The earliest surviving examples were made in or near the 15th century, though the tradition of talismanic shirts might be much older. The shirts were inscribed with verses from the Quran, names of Allah and of prophets or with numbers. They could also carry images or symbols, including those from astrology.

The inscribed names are believed to be capable of offering protection and guidance to the carrier. In Surah Yusuf of the Quran, a shirt of the prophet Joseph is described as giving him protection and even miracle-working. He hands it over so it can heal the blindness of his father Jacob: . Although talismanic shirts can be worn to protect against many evils, most of them seem to be intended as a shield in battle. The Ottoman ruler Suleiman the Magnificent was given a talismanic shirt by his wife, Hürrem Sultan, who told him that its inscriptions would protect him from bullets.

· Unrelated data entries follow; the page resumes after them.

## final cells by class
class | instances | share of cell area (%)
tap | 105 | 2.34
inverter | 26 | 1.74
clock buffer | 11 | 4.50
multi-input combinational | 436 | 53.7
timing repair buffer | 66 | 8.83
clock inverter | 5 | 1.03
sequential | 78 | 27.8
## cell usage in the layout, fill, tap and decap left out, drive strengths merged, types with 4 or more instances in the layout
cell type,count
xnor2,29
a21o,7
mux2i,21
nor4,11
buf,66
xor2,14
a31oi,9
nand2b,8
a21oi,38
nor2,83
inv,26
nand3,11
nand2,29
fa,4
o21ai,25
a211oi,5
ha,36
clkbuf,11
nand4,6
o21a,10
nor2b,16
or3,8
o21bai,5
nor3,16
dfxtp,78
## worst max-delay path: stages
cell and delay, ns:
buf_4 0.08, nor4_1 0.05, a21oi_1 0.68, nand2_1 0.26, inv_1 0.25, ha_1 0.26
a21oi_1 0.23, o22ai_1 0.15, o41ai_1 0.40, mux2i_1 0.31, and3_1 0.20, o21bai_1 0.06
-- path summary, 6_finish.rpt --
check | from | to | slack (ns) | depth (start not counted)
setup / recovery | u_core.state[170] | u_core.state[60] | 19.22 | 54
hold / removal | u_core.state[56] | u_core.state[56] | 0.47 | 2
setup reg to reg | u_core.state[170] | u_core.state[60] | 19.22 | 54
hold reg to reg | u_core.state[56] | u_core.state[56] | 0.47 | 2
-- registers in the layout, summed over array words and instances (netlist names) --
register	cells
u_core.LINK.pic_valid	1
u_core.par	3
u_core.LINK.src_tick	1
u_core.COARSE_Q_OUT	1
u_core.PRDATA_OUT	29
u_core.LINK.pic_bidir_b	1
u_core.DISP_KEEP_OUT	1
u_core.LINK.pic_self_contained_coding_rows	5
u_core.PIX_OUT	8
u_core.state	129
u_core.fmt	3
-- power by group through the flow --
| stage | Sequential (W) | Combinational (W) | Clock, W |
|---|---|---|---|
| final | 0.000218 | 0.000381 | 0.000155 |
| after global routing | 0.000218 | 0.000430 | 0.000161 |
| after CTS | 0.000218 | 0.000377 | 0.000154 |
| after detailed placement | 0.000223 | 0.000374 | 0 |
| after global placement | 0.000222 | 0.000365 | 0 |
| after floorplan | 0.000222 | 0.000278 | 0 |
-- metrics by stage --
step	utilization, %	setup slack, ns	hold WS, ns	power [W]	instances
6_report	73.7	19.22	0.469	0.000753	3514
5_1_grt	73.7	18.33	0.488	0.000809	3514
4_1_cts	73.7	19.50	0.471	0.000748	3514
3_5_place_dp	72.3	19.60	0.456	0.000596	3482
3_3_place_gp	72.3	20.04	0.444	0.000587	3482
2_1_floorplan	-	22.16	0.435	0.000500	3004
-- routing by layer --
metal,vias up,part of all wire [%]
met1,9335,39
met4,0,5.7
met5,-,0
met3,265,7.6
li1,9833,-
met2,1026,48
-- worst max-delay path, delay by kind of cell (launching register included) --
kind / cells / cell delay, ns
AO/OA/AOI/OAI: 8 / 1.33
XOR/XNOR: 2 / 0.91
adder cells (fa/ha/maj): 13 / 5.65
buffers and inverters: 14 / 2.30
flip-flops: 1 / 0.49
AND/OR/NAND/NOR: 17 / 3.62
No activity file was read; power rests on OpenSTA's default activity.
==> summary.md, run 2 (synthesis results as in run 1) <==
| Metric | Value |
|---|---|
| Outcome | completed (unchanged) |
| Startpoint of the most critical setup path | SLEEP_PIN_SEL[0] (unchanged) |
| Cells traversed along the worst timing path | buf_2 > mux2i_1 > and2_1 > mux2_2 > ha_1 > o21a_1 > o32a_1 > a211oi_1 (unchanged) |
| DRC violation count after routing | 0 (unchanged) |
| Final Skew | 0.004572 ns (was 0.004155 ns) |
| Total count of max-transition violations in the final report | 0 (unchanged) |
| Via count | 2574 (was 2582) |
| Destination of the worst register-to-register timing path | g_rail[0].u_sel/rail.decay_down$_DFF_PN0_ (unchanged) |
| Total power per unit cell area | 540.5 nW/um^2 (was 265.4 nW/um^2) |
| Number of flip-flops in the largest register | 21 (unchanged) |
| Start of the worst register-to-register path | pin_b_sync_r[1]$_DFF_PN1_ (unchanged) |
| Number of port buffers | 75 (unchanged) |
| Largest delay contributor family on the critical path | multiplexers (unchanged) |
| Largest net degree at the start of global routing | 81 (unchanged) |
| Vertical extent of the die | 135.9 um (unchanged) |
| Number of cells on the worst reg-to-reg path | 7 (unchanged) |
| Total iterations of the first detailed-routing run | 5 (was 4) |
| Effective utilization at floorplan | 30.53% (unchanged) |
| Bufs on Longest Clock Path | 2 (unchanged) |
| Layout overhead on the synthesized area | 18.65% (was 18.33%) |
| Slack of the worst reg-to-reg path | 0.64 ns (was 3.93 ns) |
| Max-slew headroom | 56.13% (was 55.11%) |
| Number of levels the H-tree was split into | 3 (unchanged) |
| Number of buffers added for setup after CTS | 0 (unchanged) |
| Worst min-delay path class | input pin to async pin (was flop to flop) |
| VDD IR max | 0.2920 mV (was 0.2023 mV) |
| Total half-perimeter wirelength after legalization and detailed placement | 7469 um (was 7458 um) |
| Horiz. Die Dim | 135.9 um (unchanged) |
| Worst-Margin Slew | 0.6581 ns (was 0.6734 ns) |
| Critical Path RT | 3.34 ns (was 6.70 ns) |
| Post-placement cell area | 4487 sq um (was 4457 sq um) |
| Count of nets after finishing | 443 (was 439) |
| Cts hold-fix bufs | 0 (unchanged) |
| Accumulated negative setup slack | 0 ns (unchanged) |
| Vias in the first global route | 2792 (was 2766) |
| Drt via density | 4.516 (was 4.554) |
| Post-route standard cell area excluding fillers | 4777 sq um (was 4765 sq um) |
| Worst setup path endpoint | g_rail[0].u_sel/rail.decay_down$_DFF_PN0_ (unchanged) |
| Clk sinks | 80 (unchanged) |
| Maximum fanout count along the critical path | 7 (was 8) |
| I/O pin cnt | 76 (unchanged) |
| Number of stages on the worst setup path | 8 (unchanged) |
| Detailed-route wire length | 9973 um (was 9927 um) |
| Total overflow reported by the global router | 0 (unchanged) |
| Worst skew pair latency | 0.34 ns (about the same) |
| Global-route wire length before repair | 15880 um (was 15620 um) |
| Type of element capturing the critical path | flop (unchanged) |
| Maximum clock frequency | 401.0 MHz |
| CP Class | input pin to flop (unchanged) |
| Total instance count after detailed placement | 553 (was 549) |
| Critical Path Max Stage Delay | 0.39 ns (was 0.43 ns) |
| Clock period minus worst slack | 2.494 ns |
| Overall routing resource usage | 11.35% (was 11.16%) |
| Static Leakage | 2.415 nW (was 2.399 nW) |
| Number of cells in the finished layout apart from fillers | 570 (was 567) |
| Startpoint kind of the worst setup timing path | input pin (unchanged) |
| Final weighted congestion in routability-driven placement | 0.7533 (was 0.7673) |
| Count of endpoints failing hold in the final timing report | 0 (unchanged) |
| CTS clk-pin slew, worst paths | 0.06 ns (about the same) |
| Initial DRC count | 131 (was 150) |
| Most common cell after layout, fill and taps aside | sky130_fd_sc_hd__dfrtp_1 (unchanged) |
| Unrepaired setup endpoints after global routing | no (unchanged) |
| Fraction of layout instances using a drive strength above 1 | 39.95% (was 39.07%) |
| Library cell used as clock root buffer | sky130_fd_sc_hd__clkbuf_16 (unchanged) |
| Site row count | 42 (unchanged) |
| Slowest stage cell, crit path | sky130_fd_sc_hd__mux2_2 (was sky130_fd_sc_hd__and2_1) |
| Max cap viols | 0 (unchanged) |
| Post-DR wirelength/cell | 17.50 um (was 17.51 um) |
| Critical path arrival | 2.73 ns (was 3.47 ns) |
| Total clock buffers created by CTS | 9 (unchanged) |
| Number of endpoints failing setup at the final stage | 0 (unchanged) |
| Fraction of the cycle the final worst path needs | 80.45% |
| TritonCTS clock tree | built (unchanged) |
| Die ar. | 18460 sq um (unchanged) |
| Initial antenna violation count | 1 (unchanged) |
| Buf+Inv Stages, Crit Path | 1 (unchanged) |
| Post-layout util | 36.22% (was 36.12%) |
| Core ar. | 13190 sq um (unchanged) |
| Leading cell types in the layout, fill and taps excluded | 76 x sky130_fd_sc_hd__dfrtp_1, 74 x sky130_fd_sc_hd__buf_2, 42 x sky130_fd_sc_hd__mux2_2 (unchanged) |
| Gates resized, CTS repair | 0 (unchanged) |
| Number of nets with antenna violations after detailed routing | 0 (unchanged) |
**src/core/idq_map.svh**
```systemverilog
// Register offsets, field positions, reset values and configuration constants of the DAQ port.
`ifndef IDQ_MAP_SVH
`define IDQ_MAP_SVH
`define IDQ_WIN_BYTES 16
`define IDQ_BASE_MIN 16'h0100
`define IDQ_OFS_DATA 4'h0
`define IDQ_OFS_CMD 4'h2
`define IDQ_OFS_CTRL 4'h4
`define IDQ_OFS_STAT 4'h6
`define IDQ_CTL_CLR_FIFO 0
`define IDQ_CTL_CLR_EXT 1
`define IDQ_CTL_CLR_CNT 2
`define IDQ_CTL_CLR_OVF 3
`define IDQ_CTL_CAL 4
`define IDQ_ST_AVAIL 0
`define IDQ_ST_OVF 1
`define IDQ_ST_PEND 2
`define IDQ_CMD_RST 10'h000
`define IDQ_CFG_ADDR_PORT 16'h0279
`define IDQ_CFG_DATA_PORT 16'h0A79
`define IDQ_KEY_SEED 8'h6A
`define IDQ_KEY_LEN 5'h1F
`define IDQ_CFG_CTRL 8'h02
`define IDQ_CFG_ACTIVE 8'h30
`define IDQ_CFG_BASE_HI 8'h60
`define IDQ_CFG_BASE_LO 8'h61
`define IDQ_CFG_IRQ 8'h70
`define IDQ_FIFO_DEPTH 9'h100
`endif

```
**src/core/idq_pkg.sv**
```systemverilog
// Types shared by the DAQ host port.
package idq_pkg;
  typedef logic [15:0] idq_word_t;
  typedef struct packed {
    logic cnt_en;
    logic fifo_en;
    logic ext_irq_source_enable;
    logic bipolar;
    logic [1:0] gain;
    logic [3:0] chan;
  } idq_cmd_s;
  typedef enum logic [1:0] {
    IDQ_WAIT_KEY = 2'h0,
    IDQ_CONFIG = 2'h1
  } idq_cfg_e;
endpackage

```
**src/core/idq_port.sv**
```systemverilog
// Host bus port of the DAQ card: configuration, decode, interrupt routing and result FIFO.
// Behaviour
// - Claim sixteen aligned consecutive I/O bytes.
// - Accept base 0x100 to 0xFFF0, 16-byte steps.
// - Board select when SA4-SA15 match base.
// - Decode SA0-SA3 with strobes into selects.
// - Steer data buffers by read or write.
// - Base and IRQ assigned by configuration protocol.
// - Interrupt on line 3,4,5,6,7 or 9 only.
// - Forward only enabled pending interrupt sources.
// - Data interrupt while FIFO holds words.
// - External interrupt while request input low.
// - Counter interrupt on counter output rise.
// - Separate enable and clear per source.
// - Store results in 16x256 FIFO.
// - Sign-extend 12-bit result to 16 bits.
// - Full FIFO plus new result flags overflow.
// - Data-available flag in status register.
// - Writable gain 0.5, 1, 2 plus polarity.
// - Channel select covers inputs 0 to 15.
// - Start converter calibration on command.
`timescale 1ns/1ps
`include "idq_map.svh"

module idq_port
  import idq_pkg::*;
(
  input wire logic core_clk_in, // 200 MHz clock
  input wire logic rst_b_in, // Asynchronous reset, active low
  input wire logic [15:0] addr_in, // Host address SA0-SA15
  input wire idq_word_t wdata_in, // Host write data
  input wire logic wr_in, // Write strobe
  input wire logic rd_in, // Read strobe
  output idq_word_t rdata_out, // Read data, cycle after strobe
  output logic buf_en_n_out, // Data buffer enable, low active
  output logic buf_to_host_out, // Data buffer points at host
  output logic [5:0] irq_out, // Request lines 3,4,5,6,7,9
  output logic [5:0] irq_oe_n_out, // Request line enables, low drives
  input wire logic adc_valid_in, // Conversion done pulse
  input wire logic [11:0] adc_data_in, // Conversion result
  input wire logic ext_irq_request_n_in, // External request, low active
  input wire logic cnt2_in, // Counter 2 output
  output logic [3:0] mux_chan_out, // Analog channel
  output logic [1:0] gain_sel_out, // 0: x0.5, 1: x1, 2: x2
  output logic bipolar_out, // Bipolar range
  output logic cal_start_out // Calibration start pulse
);

  idq_cfg_e cfg_r;
  logic [7:0] lfsr_r;
  logic [4:0] key_cnt_r;
  logic [7:0] cfg_idx_r;
  logic [15:0] base_r;
  logic [3:0] irq_lvl_r;
  logic active_r;
  idq_cmd_s cmd_r;
  logic [2:0] pend_r;
  logic ovf_r;
  logic cnt2_d_r;
  idq_word_t mem [0:255];
  logic [7:0] wp_r;
  logic [7:0] rp_r;
  logic [8:0] cnt_r;

  // Configuration protocol decode; only the key port is live while waiting for the key.
  wire cfg_addr_wr = wr_in && addr_in == `IDQ_CFG_ADDR_PORT;
  wire key_wr = cfg_addr_wr && cfg_r == IDQ_WAIT_KEY;
  wire key_hit = wdata_in[7:0] == lfsr_r;
  wire [7:0] lfsr_nxt = {lfsr_r[1] ^ lfsr_r[0], lfsr_r[7:1]};
  wire cfg_data_wr = wr_in && addr_in == `IDQ_CFG_DATA_PORT && cfg_r == IDQ_CONFIG;
  wire idx_wr = cfg_addr_wr && cfg_r == IDQ_CONFIG;
  wire cfg_ctrl_wr = cfg_data_wr && cfg_idx_r == `IDQ_CFG_CTRL;

  // Window decode.
  wire base_ok = active_r && base_r >= `IDQ_BASE_MIN;
  wire board_sel = base_ok && addr_in[15:4] == base_r[15:4];
  wire [3:0] ofs = addr_in[3:0];
  wire pop_req = board_sel && rd_in && ofs == `IDQ_OFS_DATA;
  wire cmd_wr = board_sel && wr_in && ofs == `IDQ_OFS_CMD;
  wire ctl_wr = board_sel && wr_in && ofs == `IDQ_OFS_CTRL;
  wire stat_rd = board_sel && rd_in && ofs == `IDQ_OFS_STAT;
  wire cmd_rd = board_sel && rd_in && ofs == `IDQ_OFS_CMD;

  // FIFO control.
  wire empty = cnt_r == 9'h000;
  wire full = cnt_r == `IDQ_FIFO_DEPTH;
  wire pop = pop_req && !empty;
  wire push = adc_valid_in && (!full || pop);
  wire ovf_set = adc_valid_in && full && !pop;
  wire idq_word_t head = mem[rp_r];
  wire idq_word_t ext_word = {{4{adc_data_in[11]}}, adc_data_in};
  wire [8:0] cnt_nxt = cnt_r + {8'h00, push} - {8'h00, pop};

  // Interrupt sources; hardware set wins over a software clear in the same cycle.
  wire [2:0] src_set = {cnt2_in && !cnt2_d_r, !ext_irq_request_n_in, !empty};
  wire [2:0] src_clr = {3{ctl_wr}} & wdata_in[`IDQ_CTL_CLR_CNT:`IDQ_CTL_CLR_FIFO];
  wire [2:0] src_en = {cmd_r.cnt_en, cmd_r.ext_irq_source_enable, cmd_r.fifo_en};
  wire irq_req = |(pend_r & src_en);
  wire ovf_clr = ctl_wr && wdata_in[`IDQ_CTL_CLR_OVF];

  // One-hot line select; an unsupported level selects no line at all.
  logic [5:0] irq_sel;
  always_comb begin
    case (irq_lvl_r)
      4'h3: irq_sel = 6'h01;
      4'h4: irq_sel = 6'h02;
      4'h5: irq_sel = 6'h04;
      4'h6: irq_sel = 6'h08;
      4'h7: irq_sel = 6'h10;
      4'h9: irq_sel = 6'h20;
      default: irq_sel = 6'h00;
    endcase
  end

  // An empty data read answers zero and moves no pointer, so no stale word reaches the host.
  wire idq_word_t stat_word = {11'h000, pend_r, ovf_r, !empty};
  wire idq_word_t rd_mux = pop ? head :
                           stat_rd ? stat_word :
                           cmd_rd ? {6'h00, cmd_r} : 16'h0000;

  // Gain code 3 has no meaning and falls back to unity.
  wire [1:0] gain_wr_sel = (wdata_in[5:4] == 2'h3) ? 2'h1 : wdata_in[5:4];

  // Key sequence and configuration registers.
  always_ff @(posedge core_clk_in or negedge rst_b_in) begin
    if (!rst_b_in) begin
      cfg_r <= IDQ_WAIT_KEY;
      lfsr_r <= `IDQ_KEY_SEED;
      key_cnt_r <= 5'h00;
    end else if (key_wr) begin
      lfsr_r <= key_hit ? lfsr_nxt : `IDQ_KEY_SEED;
      key_cnt_r <= key_hit ? key_cnt_r + 5'h01 : 5'h00;
      if (key_hit && key_cnt_r == `IDQ_KEY_LEN) begin
        cfg_r <= IDQ_CONFIG;
      end
    end else if (cfg_ctrl_wr && wdata_in[1]) begin
      cfg_r <= IDQ_WAIT_KEY;
      lfsr_r <= `IDQ_KEY_SEED;
      key_cnt_r <= 5'h00;
    end
  end

  always_ff @(posedge core_clk_in or negedge rst_b_in) begin
    if (!rst_b_in) begin
      cfg_idx_r <= 8'h00;
      base_r <= 16'h0000;
      irq_lvl_r <= 4'h0;
      active_r <= 1'b0;
    end else if (idx_wr) begin
      cfg_idx_r <= wdata_in[7:0];
    end else if (cfg_ctrl_wr && wdata_in[0]) begin
      base_r <= 16'h0000;
      irq_lvl_r <= 4'h0;
      active_r <= 1'b0;
    end else if (cfg_data_wr) begin
      case (cfg_idx_r)
        `IDQ_CFG_ACTIVE: active_r <= wdata_in[0];
        `IDQ_CFG_BASE_HI: base_r[15:8] <= wdata_in[7:0];
        `IDQ_CFG_BASE_LO: base_r[7:0] <= {wdata_in[7:4], 4'h0};
        `IDQ_CFG_IRQ: irq_lvl_r <= wdata_in[3:0];
        default: base_r <= base_r;
      endcase
    end
  end

  // Command register and front-end controls.
  always_ff @(posedge core_clk_in or negedge rst_b_in) begin
    if (!rst_b_in) begin
      cmd_r <= `IDQ_CMD_RST;
      gain_sel_out <= 2'h0;
      cal_start_out <= 1'b0;
    end else begin
      if (cmd_wr) begin
        cmd_r <= wdata_in[9:0];
        gain_sel_out <= gain_wr_sel;
      end
      cal_start_out <= ctl_wr && wdata_in[`IDQ_CTL_CAL];
    end
  end

  assign mux_chan_out = cmd_r.chan;
  assign bipolar_out = cmd_r.bipolar;

  // Result FIFO.
  always_ff @(posedge core_clk_in) begin
    if (push) begin
      mem[wp_r] <= ext_word;
    end
  end

  always_ff @(posedge core_clk_in or negedge rst_b_in) begin
    if (!rst_b_in) begin
      wp_r <= 8'h00;
      rp_r <= 8'h00;
      cnt_r <= 9'h000;
      ovf_r <= 1'b0;
    end else begin
      wp_r <= wp_r + {7'h00, push};
      rp_r <= rp_r + {7'h00, pop};
      cnt_r <= cnt_nxt;
      ovf_r <= ovf_set || (ovf_r && !ovf_clr);
    end
  end

  // Interrupt pending bits and line drive.
  always_ff @(posedge core_clk_in or negedge rst_b_in) begin
    if (!rst_b_in) begin
      pend_r <= 3'h0;
      cnt2_d_r <= 1'b0;
      irq_out <= 6'h00;
      irq_oe_n_out <= 6'h3F;
    end else begin
      pend_r <= src_set | (pend_r & ~src_clr);
      cnt2_d_r <= cnt2_in;
      irq_out <= irq_sel & {6{irq_req}};
      irq_oe_n_out <= ~(irq_sel & {6{active_r}});
    end
  end

  // Bus answer and buffer steering; the buffer follows the strobe by one cycle, like the data.
  always_ff @(posedge core_clk_in or negedge rst_b_in) begin
    if (!rst_b_in) begin
      rdata_out <= 16'h0000;
      buf_en_n_out <= 1'b1;
      buf_to_host_out <= 1'b0;
    end else begin
      rdata_out <= rd_mux;
      buf_en_n_out <= !(board_sel && (rd_in || wr_in));
      buf_to_host_out <= board_sel && rd_in;
    end
  end
endmodule

```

==Some examples in collections==
- Talismanic shirt, Bursa, Turkey, end of the 14th–beginning of the 15th century, Turkish and Islamic Arts Museum, Istanbul, accession number 539
- Talismanic shirt for Sultan Cem, 1480, Topkapı Palace Museum, Istanbul. It was produced when Cem was still Şehzade. Unusually, the beginning and end of the manufacturing of the object are inscribed.
- Talismanic shirt for Sultan Suleiman the Magnificent, Topkapı Palace Museum, Istanbul. It was commissioned by Suleiman's wife Hürrem Sultan.
- Talismanic shirt, Northern India or Deccan, 15th–early 16th century, Metropolitan Museum of Art, New York, accession number 1998.199
- Talismanic shirt, India, 15th–16th century, Victoria and Albert Museum, London, accession number T.59-1935
- The Khalili Collections include four talismanic shirts. The Khalili Collection of Hajj and the Arts of Pilgrimage has shirts from 17th century Turkey (TXT 545) and from 16th or 17th century Mughal India (TXT 471) that depict the holy sites of Mecca and Medina and are inscribed with prayers and extracts from the Quran. The one from Turkey is unusual in having realistic, rather than schematic, depictions of the holy sites. The Khalili Collection of Islamic Art includes shirts from 16th century Turkey (TXT 463) and 18th/19th century India (TXT 574).
- Talismanic shirt of Jembulat Boletoqo, the Chemguy Grand Prince of Circassia (1827–1836). Displayed at the National Museum of the Republic of Adygea.